En el siglo pasado 20 -quizás porque los hombres estábamos demasiado entretenidos en las cosas de la guerra- hicimos el fenomenal descubrimiento de que las mujeres también están capacitadas biológicamente para conducir autobuses, sacar muelas o vender pisos. Desde entonces, tenemos entre manos un debate insoluble que gira en torno al ajetreo que la vida moderna impone a la pobre y estresada mujer moderna.
Últimamente se han oído algunas voces sensatas procedentes de un autoproclamado "nuevo feminismo". Son gente razonable, mujeres valientes, que se han parado a pensar y han llegado a una conclusión: que no puede ser bueno un estado de cosas que te obliga a elegir entre tu familia y tu vida laboral.
Se lamentan, por ejemplo, de la masculinización del modelo femenino, o de cómo hemos construido un sistema que menosprecia al ama de casa marujizándola. Pero me extraña que ni por este lado ni por otros se llegue a explicar de forma satisfactoria la importancia real de eso que hemos llamado "célula básica de la sociedad".
Los sesudos ideólogos modernos dicen que el problema está en compaginar el trabajo con la familia. Y por eso tratan de hacer equilibrios entre tres conceptos diferentes como si fueran tres peligrosas antorchas de malabarista: el ámbito laboral del hombre, el ámbito laboral de la mujer y el ámbito familiar de ambos.
Este esquema, basado en el individualismo más atroz, provoca por simple exclusión cronológica que el ámbito familiar acabe identificando con el tiempo libre y reducido a su mínima expresión. Al final es como si el trabajo remunerado fuera exclusivamente cosa de solteros, o como si la gente hubiera de casarse sólo por pasar acompañado el tiempo de ocio. Con este esquema no me extraña que haya quien promueva la equiparación del matrimonio a cualquier tipo de asociación.

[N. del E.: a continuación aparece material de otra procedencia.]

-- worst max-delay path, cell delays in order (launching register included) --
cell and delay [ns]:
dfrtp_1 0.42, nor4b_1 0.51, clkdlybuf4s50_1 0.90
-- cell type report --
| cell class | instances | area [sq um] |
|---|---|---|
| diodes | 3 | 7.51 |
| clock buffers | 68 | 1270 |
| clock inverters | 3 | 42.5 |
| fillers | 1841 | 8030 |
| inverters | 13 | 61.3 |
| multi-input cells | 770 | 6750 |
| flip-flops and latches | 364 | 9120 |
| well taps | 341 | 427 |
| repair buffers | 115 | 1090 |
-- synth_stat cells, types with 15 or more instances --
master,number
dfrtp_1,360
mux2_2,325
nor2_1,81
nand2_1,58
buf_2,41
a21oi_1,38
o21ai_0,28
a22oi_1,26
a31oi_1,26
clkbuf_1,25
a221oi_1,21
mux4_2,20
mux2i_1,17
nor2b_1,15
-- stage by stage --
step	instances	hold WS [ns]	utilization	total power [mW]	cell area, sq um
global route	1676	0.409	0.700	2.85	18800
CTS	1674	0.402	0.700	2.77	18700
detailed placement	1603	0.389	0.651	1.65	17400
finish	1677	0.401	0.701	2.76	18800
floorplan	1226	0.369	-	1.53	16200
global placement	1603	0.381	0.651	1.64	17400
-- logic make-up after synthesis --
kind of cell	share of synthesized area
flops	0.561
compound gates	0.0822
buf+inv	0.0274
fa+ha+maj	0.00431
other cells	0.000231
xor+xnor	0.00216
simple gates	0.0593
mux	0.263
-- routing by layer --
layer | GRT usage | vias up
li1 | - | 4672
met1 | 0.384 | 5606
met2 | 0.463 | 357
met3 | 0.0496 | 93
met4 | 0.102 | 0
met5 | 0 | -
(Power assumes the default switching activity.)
`config.mk`:
```
export PLATFORM = sky130hd
export DESIGN_NAME = gunfight_audio
export DESIGN_NICKNAME = d
export VERILOG_FILES = /design/src/rtl/gunfight_audio_pkg.sv /design/src/rtl/gunfight_shot_voice.sv /design/src/rtl/gunfight_audio.sv
export SDC_FILE = /design/constraint.sdc
export NUM_CORES = 1
export LEC_CHECK = 0
export BUFFER_PORTS_ARGS = -buffer_cell sky130_fd_sc_hd__buf_2
export CAP_MARGIN = 20
export CORE_UTILIZATION = 67
export DETAILED_ROUTE_END_ITERATION = 7
export MAX_ROUTING_LAYER = met4
export PLACE_DENSITY = 0.86
export REMOVE_ABC_BUFFERS = 1
export SETUP_SLACK_MARGIN = 0.1
export SYNTH_ARGS = -nofsm -noshare
export SYNTH_HDL_FRONTEND = slang
export SYNTH_SLANG_ARGS = --single-unit
```
`constraint.sdc`:
```
create_clock -name clk_sys -period 7 [get_ports clk_sys]
set_input_delay 0.7 -clock clk_sys [delete_from_list [all_inputs] [get_ports clk_sys]]
set_output_delay 0.7 -clock clk_sys [all_outputs]
set_load 0.02 [all_outputs]
```
`src/rtl/gunfight_audio_pkg.sv`:
```
`default_nettype none
// ============================================================================
// Module   : gunfight_audio_pkg
// Purpose  : Shared types and constants for the Gun Fight sound generator.
// Revision : 1.0 - initial release
// ============================================================================
package gunfight_audio_pkg;

  typedef enum logic [1:0] {
    IDLE   = 2'd0,
    ATTACK = 2'd1,
    DECAY  = 2'd2
  } shot_state_t;

  // 17-bit Fibonacci LFSR, taps 17 and 14 (zero-based bit indices 16 and 13)
  localparam logic [16:0] LFSR_SEED  = 17'h1_FFFF;
  localparam int          LFSR_TAP_A = 16;
  localparam int          LFSR_TAP_B = 13;

  localparam int SC3_SHOT_L = 0;
  localparam int SC3_SHOT_R = 1;
  localparam int SC3_HIT_L  = 2;
  localparam int SC3_HIT_R  = 3;
  localparam int SC5_ENABLE = 5;

  localparam logic [7:0] HIT_AMP = 8'h60;

  function automatic logic [7:0] sat8(input logic [8:0] v);
    return v[8] ? 8'hFF : v[7:0];
  endfunction

endpackage
`default_nettype wire

```
`src/rtl/gunfight_shot_voice.sv`:
```
`default_nettype none
// ============================================================================
// Module   : gunfight_shot_voice
// Purpose  : Noise-burst gunshot voice with a fast exponential decay envelope.
// Revision : 1.0 - initial release
// ============================================================================
module gunfight_shot_voice
  import gunfight_audio_pkg::*;
#(
  parameter int DECAY_SHIFT = 4
) (
  input  logic       clk,
  input  logic       rst,
  input  logic       i_tick,
  input  logic       i_trig,
  input  logic       i_noise,
  output logic [7:0] o_sample
);

  shot_state_t r_state;
  shot_state_t w_state_nxt;
  logic [7:0]  r_env;
  logic [7:0]  w_env_nxt;
  logic [7:0]  w_keep;

  always_ff @(posedge clk or posedge rst) begin
    if (rst) begin
      r_state <= IDLE;
      r_env   <= 8'h00;
    end else begin
      r_state <= w_state_nxt;
      r_env   <= w_env_nxt;
    end
  end

  always_comb begin
    w_state_nxt = r_state;
    w_env_nxt   = r_env;
    w_keep      = r_env - (r_env >> DECAY_SHIFT);
    if (i_tick) begin
      case (r_state)
        IDLE: begin
          if (i_trig) w_state_nxt = ATTACK;
        end
        ATTACK: begin
          w_env_nxt   = 8'hFF;
          w_state_nxt = DECAY;
        end
        DECAY: begin
          if (i_trig) begin
            w_state_nxt = ATTACK;
          end else if (w_keep <= 8'd1) begin
            // the -1 would hit or cross zero: burst is over
            w_env_nxt   = 8'h00;
            w_state_nxt = IDLE;
          end else begin
            w_env_nxt = w_keep - 8'd1;
          end
        end
        default: begin
          w_env_nxt   = 8'h00;
          w_state_nxt = IDLE;
        end
      endcase
    end
  end

  assign o_sample = i_noise ? r_env : 8'h00;

endmodule
`default_nettype wire

```
`src/rtl/gunfight_audio.sv`:
```
`default_nettype none
// ============================================================================
// Module   : gunfight_audio
// Purpose  : Gun Fight stereo sound generator (gunshot noise bursts, hit tones).
// Revision : 1.0 - initial release
// ============================================================================
module gunfight_audio
  import gunfight_audio_pkg::*;
#(
  parameter int SAMPLE_DIV  = 250,
  parameter int DECAY_SHIFT = 4,
  parameter int HIT_HALF    = 50,
  parameter int HIT_TICKS   = 8000
) (
  input  logic       clk_sys,
  input  logic       reset,
  input  logic [5:0] sound_ctrl3,
  input  logic [5:0] sound_ctrl5,
  output logic [7:0] audio_l,
  output logic [7:0] audio_r
);

  localparam int                DIV_W      = $clog2(SAMPLE_DIV);
  localparam int                PH_W       = $clog2(HIT_HALF);
  localparam logic [DIV_W-1:0]  c_div_last = DIV_W'(SAMPLE_DIV - 1);
  localparam logic [PH_W-1:0]   c_ph_last  = PH_W'(HIT_HALF - 1);
  localparam logic [13:0]       c_hit_load = 14'(HIT_TICKS - 1);

  logic [DIV_W-1:0] r_div_cnt;
  logic             w_tick;
  logic             r_tick_d;
  logic [16:0]      r_lfsr;
  logic [3:0]       r_sc3;
  logic [3:0]       r_sc3_prev;
  logic             r_enable;
  logic [3:0]       r_pend;
  logic [3:0]       w_rise;
  logic [3:0]       w_trig;
  logic [7:0]       w_out [2];
  logic             w_unused;

  assign w_unused = ^{sound_ctrl3[5:4], sound_ctrl5[4:0]};
  assign w_tick   = (r_div_cnt == c_div_last);
  assign w_rise   = r_sc3 & ~r_sc3_prev;
  // an edge arriving in the tick cycle is consumed by that same tick
  assign w_trig   = r_pend | w_rise;

  always_ff @(posedge clk_sys or posedge reset) begin
    if (reset) begin
      r_div_cnt  <= '0;
      r_tick_d   <= 1'b0;
      r_lfsr     <= LFSR_SEED;
      r_sc3      <= 4'h0;
      r_sc3_prev <= 4'h0;
      r_enable   <= 1'b0;
      r_pend     <= 4'h0;
    end else begin
      r_div_cnt  <= w_tick ? '0 : r_div_cnt + DIV_W'(1);
      r_tick_d   <= w_tick;
      r_sc3      <= sound_ctrl3[3:0];
      r_sc3_prev <= r_sc3;
      r_enable   <= sound_ctrl5[SC5_ENABLE];
      r_pend     <= w_tick ? 4'h0 : (r_pend | w_rise);
      if (w_tick) r_lfsr <= {r_lfsr[15:0], r_lfsr[LFSR_TAP_A] ^ r_lfsr[LFSR_TAP_B]};
    end
  end

  for (genvar s = 0; s < 2; s++) begin : g_side
    logic [7:0]      w_shot;
    logic [7:0]      w_hit;
    logic            w_hit_on;
    logic [13:0]     r_hit_cnt;
    logic [PH_W-1:0] r_hit_ph;
    logic            r_hit_sq;
    logic [7:0]      r_audio;

    gunfight_shot_voice #(
      .DECAY_SHIFT (DECAY_SHIFT)
    ) u_shot (
      .clk      (clk_sys),
      .rst      (reset),
      .i_tick   (w_tick),
      .i_trig   (w_trig[SC3_SHOT_L + s]),
      .i_noise  (r_lfsr[0]),
      .o_sample (w_shot)
    );

    assign w_hit_on = (r_hit_cnt != 14'd0);

    // phase only restarts from silence; a retrigger just extends the tone
    always_ff @(posedge clk_sys or posedge reset) begin
      if (reset) begin
        r_hit_cnt <= 14'd0;
        r_hit_ph  <= '0;
        r_hit_sq  <= 1'b0;
      end else if (w_tick && (w_trig[SC3_HIT_L + s] || w_hit_on)) begin
        r_hit_cnt <= w_trig[SC3_HIT_L + s] ? c_hit_load : r_hit_cnt - 14'd1;
        if (!w_hit_on) begin
          r_hit_ph <= '0;
          r_hit_sq <= 1'b1;
        end else if (r_hit_ph == c_ph_last) begin
          r_hit_ph <= '0;
          r_hit_sq <= ~r_hit_sq;
        end else begin
          r_hit_ph <= r_hit_ph + PH_W'(1);
        end
      end
    end

    assign w_hit = (w_hit_on && r_hit_sq) ? HIT_AMP : 8'h00;

    always_ff @(posedge clk_sys or posedge reset) begin
      if (reset) begin
        r_audio <= 8'h00;
      end else if (r_tick_d) begin
        r_audio <= r_enable ? sat8({1'b0, w_shot} + {1'b0, w_hit}) : 8'h00;
      end
    end

    assign w_out[s] = r_audio;
  end

  assign audio_l = w_out[0];
  assign audio_r = w_out[1];

endmodule
`default_nettype wire

```
Yosys cells after proc, flatten, opt, wreduce, memory -nomap -nowiden
Index checks and enable logic that the tools add are counted.
{"block": "op_classes", "eq_ne": 15, "magnitude_cmp": 2, "add_sub_neg": 11, "n_reduce_logical": 16, "bitwise": 8, "n_mux": 34}
{"operator": "8-bit 2-to-1 mux", "n": 11}
{"operator": "8-bit case mux with 3 select lines", "n": 2}
{"operator": "14-bit 2-to-1 mux", "n": 2}
{"operator": "14-bit nonzero test", "n": 2}
{"operator": "14-bit by 1-bit subtractor with 14-bit output (second input constant)", "n": 2}
{"operator": "6-bit 2-to-1 mux", "n": 4}
{"operator": "8-bit by 7-bit adder with 9-bit output", "n": 2}
{"operator": "8-bit by 1-bit less-or-equal comparator with 1-bit output (second input constant)", "n": 2}
{"operator": "8-bit by 1-bit subtractor with 8-bit output (second input constant)", "n": 2}
{"operator": "8-bit by 4-bit subtractor with 8-bit output", "n": 2}
{"operator": "7-bit 2-to-1 mux", "n": 2}
{"operator": "6-bit by 1-bit adder with 6-bit output (second input constant)", "n": 2}
{"operator": "6-bit equality test (second input constant)", "n": 2}
{"operator": "2-bit 2-to-1 mux", "n": 6}
{"operator": "2-bit case mux with 3 select lines", "n": 2}
{"operator": "3-bit AND reduction", "n": 4}
{"operator": "8-bit by 1-bit adder with 8-bit output (second input constant)", "n": 1}
{"operator": "8-bit equality test (second input constant)", "n": 1}
{"operator": "2-bit != test (second input constant)", "n": 4}
{"operator": "3-bit by 2-bit != test with 1-bit output (second input constant)", "n": 2}
{"operator": "4-bit AND", "n": 1}
{"operator": "2-bit by 1-bit equality test with 1-bit output (second input constant)", "n": 2}
{"operator": "2-bit equality test (second input constant)", "n": 2}
{"operator": "1-bit logical AND", "n": 4}
{"operator": "10 further kinds", "n": 20}
{"block": "totals", "inputBits": 14, "elab_cells": 105, "ff_bits": 117, "out_inout_bits": 16}

Logic depth before layout (Yosys ltp)
{"block": "logic_depth", "depth_word": 6, "ltp_mapped": 14, "ltp_nobuf": 13}

Modules after synthesis
Synthesis repeated with hierarchy kept, for this count alone.
{"block": "hier_totals", "hier_cells": 718, "hier_area_um2": 6857.8}
{"mod": "gunfight_audio", "instances": 1, "area_per_inst_um2": 4695.8, "seq_area_each_um2": 2448.6, "cells_each": 484}
{"mod": "gunfight_shot_voice", "instances": 2, "area_per_inst_um2": 1081.0, "seq_area_each_um2": 250.2, "cells_each": 117}

Worst setup path after synthesis
OpenSTA, ideal clock, no wires.
{"block": "synth_timing", "path_type": "register to register", "start": "reg g_side[1].r_hit_cnt[7]", "end": "reg g_side[1].r_audio[7] (netlist: audio_r[7])", "setup_time_ns": 0.134, "slack_ns": 4.057, "period_less_slack_ns": 2.943, "arrival_ns": 2.808, "required_ns": 6.866, "path_stages_with_launch": 13, "path_buffers": 1, "cell_sequence": "dfrtp_1 -> or4_4 -> or3_4 -> or3_1 -> buf_6 -> nand2_1 -> inv_1 -> ha_1 -> a21oi_1 -> nor3b_1 -> a21oi_1 -> nand3_1 -> o21ai_0"}
{"block": "synth_via", "elab_chain_len": 6}
{"item": "from (decl)", "line": "gunfight_audio.sv:72", "source": "logic [13:0] r_hit_cnt;"}
{"item": "from (signal assigned)", "line": "gunfight_audio.sv:97", "source": "r_hit_cnt <= w_trig[SC3_HIT_L + s] ? c_hit_load : r_hit_cnt - 14'd1;"}
{"item": "14-bit nonzero test", "line": "gunfight_audio.sv:88", "source": "assign w_hit_on = (r_hit_cnt != 14'd0);"}
{"item": "1-bit logical AND", "line": "gunfight_audio.sv:110", "source": "assign w_hit = (w_hit_on && r_hit_sq) ? HIT_AMP : 8'h00;"}
{"item": "7-bit 2-to-1 mux", "line": "gunfight_audio.sv:110"}
{"item": "8-bit by 7-bit adder with 9-bit output", "line": "gunfight_audio.sv:116", "source": "r_audio <= r_enable ? sat8({1'b0, w_shot} + {1'b0, w_hit}) : 8'h00;"}
{"item": "8-bit 2-to-1 mux", "line": "gunfight_audio_pkg.sv:29", "source": "return v[8] ? 8'hFF : v[7:0];"}
{"item": "8-bit 2-to-1 mux", "line": "gunfight_audio.sv:116"}
{"item": "to (signal assigned)", "line": "gunfight_audio.sv:116"}
{"item": "to (decl)", "line": "gunfight_audio.sv:75", "source": "logic [7:0] r_audio;"}
Every way passes these cells.
A chain may end at the register's enable or synchronous reset.

Final worst setup path
Same ends and word-level chain as after synthesis.

==> run metrics <==
fin crit share between 40% and 50%; area grow syn2layout 12.6%; Max FO, Critical Path 8; Setup Fix Bufs, Post-CTS 0; Worst EP required around 7.4 ns; initial antenna violation count 0; # rows 35; GP Congestion ~0.9; # DRC 0; DR vias/cell between 6 and 7; CP cell instances or4_4 -> or3_4 -> or3_1 -> nand2_1 -> inv_1 -> ha_1 -> a21oi_1 -> nor3b_1 -> a21oi_1 -> nand3_1 -> o21ai_0; RSZ-0062 raised after global routing false; CTS tree built; Core Area 9280 um2; Die H ~100 um; # hold bufs at CTS 0; VDD IR max approximately 0.00025 V; Worst Tran Pin Value between 1 and 1.5 ns; Die ar. between 10,000 and 15,000 um2; clk buf depth 2; Async S/R FF share, synth 100%; Setup WS pre-CTS about 3.6 ns; ANT nets after route 0; Util after Layout approximately four fifths; Clock Sink Count 117; P_leak roughly 3.4 nW; drt wl/cell around 16 um; Synth area leaders dfrtp_1 (39%), dfstp_2 (6.9%), ha_1 (6.6%); antenna cells 0; Clock Skew 0.00701 ns; post-CTS sizing 0; cell internal pwr between 1 and 1.5 mW; fin area approximately 7300 um2; total track usage around 30%; post-DP HPWL 8940 um; vias in the first global route around 5,200; Iter 0 DRT Violations between 200 and 300; Syn. warnings 0; CTS buffer count 17; Final Setup Violations 0; # nets final between 700 and 800; CP Capture Type flop; Max-slew headroom between 30% and 40%; Post-synth EDFFs 0; area of the multi-input gates approximately 3200 um2; Switching Fraction around a fifth; Crit path arrival time ~3.7 ns; drt pass-1 iters 5; share of the synthesized area in the top cell type 38.9%; crit start category flop; Clock Power Share 56.4%; largest net degree at the start of global routing between 70 and 80; clk_lat worst skew between 0.5 and 0.6 ns; GR Overflow Total 0; Layout Cells excl Fill 853; Psw around 0.31 mW; accumulated negative setup slack 0 ns; Post-Syn Area per Cell around 9.4 um2; combinational power share less than 1%; final-report hold violation count 0; min cycle time layout ~3.4 ns; Max stage delay on crit path roughly 0.56 ns; clock-pin slew on the worst setup and hold paths about 0.060 ns; outcome completed; Mapped Cells roughly 690; first-pass GRT wire length 23,200 um; final max-slew violation count 0; Initial Util between 60% and 70%; Die Span X 100 um; sequential power share between 40 and 50%; Yosys top cell by area dfrtp_1; ys flop type dfrtp_1; post-synthesis cell type count 72; FF+latch count, synth 117; register area a little under 3000 um2; Highest Clock Rate between 200 and 300 MHz; Hold Path Class input port to asynchronous set/reset pin; Most Frequent Cell on Critical Path a21oi_1; drt total wl roughly 14,000 um; Slowest cell on crit path or4_4; Max Cap Viol 0; total number of vias around 5,100; pwr dens roughly 220 nW/um2; I/O pins 30; Seq/Total Area, Yosys 45.8%; Cells after DPL between 800 and 900; Port Buf Inserts 22; # fillers 617; CP Class flop to flop; root buf cell clkbuf_8; htree depth 4; share of layout cells above drive strength 1 between 10% and 20%; Synth Cell Area between 6000 and 7000 um2; Placement Cell Area around 6600 um2; setup ws final 3.63 ns
[cells in the mapped netlist (8+ instances only)]
cell / count
a21o_1: 8
a21oi_1: 34
o21ai_0: 38
o22ai_1: 15
ha_1: 34
inv_1: 52
xnor2_1: 26
nor4_1: 8
clkbuf_1: 12
nor2_1: 52
dfstp_2: 17
nand3_1: 24
nor3_1: 12
xor2_1: 11
or3_1: 9
nand2_1: 101
nand2b_1: 9
dfrtp_1: 100
[path summary, 6_finish.rpt]
check / start / to / slack, ns / cells past startpoint
setup / recovery: g_side[1].r_hit_cnt[7] / audio_r[7] / 3.63 / 11
hold / removal: reset / r_sc3_prev[0] / 0.24 / 2
setup reg to reg: g_side[1].r_hit_cnt[7] / audio_r[7] / 3.63 / 11
hold reg to reg: r_sc3[1] / r_sc3_prev[1] / 0.38 / 0
max in group asynchronous: reset / g_side[1].r_hit_cnt[2] / 5.48 / 3
min in group clk_sys: sound_ctrl3[1] / r_sc3[1] / 0.29 / 1
[through the flow]
step           hold WS, ns  total power, mW
3_5_place_dp         0.369            0.709
6_report             0.237             1.60
2_1_floorplan        0.354            0.703
5_1_grt              0.267             1.64
3_3_place_gp         0.363            0.709
4_1_cts              0.244             1.61
[worst max-delay path: cells and delay by family (launching register included)]
kind | cells | cell delay [ns]
simple gates | 6 | 2.00
flops | 1 | 0.43
compound gates | 3 | 0.39
fa+ha+maj | 1 | 0.30
buf+inv | 1 | 0.11
[power by group through the flow]
stage	combinational, mW	clock [mW]	sequential, mW
finish	0.0151	0.901	0.682
CTS	0.0163	0.910	0.682
global placement	0.0158	0	0.693
floorplan	0.0103	0	0.693
global route	0.0185	0.942	0.682
detailed placement	0.0161	0	0.693
[cell families (layout without fill, tap and decap cells)]
| kind of cell | count (synthesis) | in the layout | share of synthesized area (%) |
|---|---|---|---|
| AOI/OAI and AO/OA | 150 | 150 | 15.0 |
| xor gates and xnor gates | 37 | 37 | 5.03 |
| adders and majority gates | 39 | 39 | 8.00 |
| buffers and inverters | 73 | 109 | 4.62 |
| DFF | 117 | 117 | 45.8 |
| muxes | 5 | 5 | 0.835 |
| and+or+nand+nor | 267 | 267 | 20.7 |
[metal layers]
metal  share of wire (%)  GRT usage [%]  wire length [um]  up-vias
met2                  50           49.0              6740      135
li1                    -              -                 -     2444
met1                  44           36.6              5950     2511
met4                 2.2           13.5               301        0
met3                 4.4           6.62               595       36
met5                   0              -                 0        -
[cells in the final DEF (no fill, tap or decap), types with 4 or more instances in the layout]
master	count
and2_1	4
o211ai_1	5
nand2_1	101
nand4_1	7
buf_2	23
o31ai_1	7
nand3_1	24
nor2b_1	6
xor2_1	11
fa_1	4
o22ai_1	15
bufinv_16	4
xnor2_1	26
ha_1	34
nand2b_1	9
a21o_1	8
o21ai_1	6
dfstp_2	17
and3_1	7
nor2_1	52
o21ai_0	38
o21a_1	5
nor4_1	8
a211oi_1	5
inv_1	51
nor3_1	12
a21oi_1	34
or3_1	9
dfrtp_1	100
clkbuf_16	16
clkbuf_8	4
[registers in the layout (all words and copies together), names as in the netlist]
signal,cells
r_div_cnt,8
audio_r,8
r_tick_d,1
g_side.u_shot.r_state,4
g_side.r_hit_ph,12
audio_l,8
r_enable,1
r_lfsr,17
g_side.r_hit_sq,2
g_side.u_shot.r_env,16
r_pend,4
r_sc3,4
r_sc3_prev,4
g_side.r_hit_cnt,28
[layout make-up]
type / instances / area share [%]
repair buffers: 24 / 1.69
clock inverters: 9 / 2.07
multi-input cells: 498 / 44.1
inverters: 53 / 2.85
flip-flops and latches: 117 / 40.7
clock buffers: 23 / 6.44
well taps: 129 / 2.23
Note: power is estimated with default switching activity, not from simulation.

Pero gracias a Dios la realidad de las familias felices, -que las hay-, supera con creces las paranoicas ficciones teóricas de los familicidas. Las familias que funcionan son aquellas en las que, de alguna forma, la disgregación es superada por la unión.
Estoy pensando en esos matrimonios en los que ambos cónyuges empujan en la misma dirección porque ambos saben que su familia, aunque no cotice en la bolsa, es una empresa más real que la Wolkswagen o la Coca-cola.
Los carniceros, los hosteleros, los relojeros, los médicos, los maestros, los embajadores y hasta los jefes de estado de todo el mundo han sido, son y serán mejores profesionales si, de alguna forma, cuentan codo con codo con el respaldo y la compañía de su cónyuge y sus hijos. Y el hecho de que el titular del negocio sea casi siempre el marido no resta fuerza al argumento.
¿O es que piensa Ud. que es más digno e importante poner ladrillos que alimentar, vestir y cuidar a quien pone ladrillos y a los hijos de quien pone ladrillos? La tarea pendiente de la familia postmoderna consiste en redescubrir la complementariedad de los sexos.
Se trata, sencillamente, de fijarse en la realidad evidente de las familias que funcionan. Es preciso reconstruir el puzzle y unir todas sus piezas en la vida familiar, en el tiempo libre y, también, en la vida laboral y económica.
Porque si marido y mujer son "una sola carne", ¿cómo no van a ser una sola cartera? Los luminosos tiempos oscurecidos de la Europa cristiana habían resuelto el problema con fórmulas que hoy nos podrían servir si acertamos a descubrir su espíritu.
Aquellos antiguos matrimonios "arreglados" por nuestros abuelos perdían romanticismo (y emoción) porque sobreponían la razón al sentimiento. Pero al menos entendían juiciosamente que cada familia es, entre otras cosas, una unidad económica, que el trabajo no es cosa de hombres, ni cosa de mujeres, sino cosa de toda la familia.
Por eso pienso, confiado en aquella sabiduría que nos ha hecho ser lo que somos, que familia que trabaja unida, permanece unida. Como la que reza.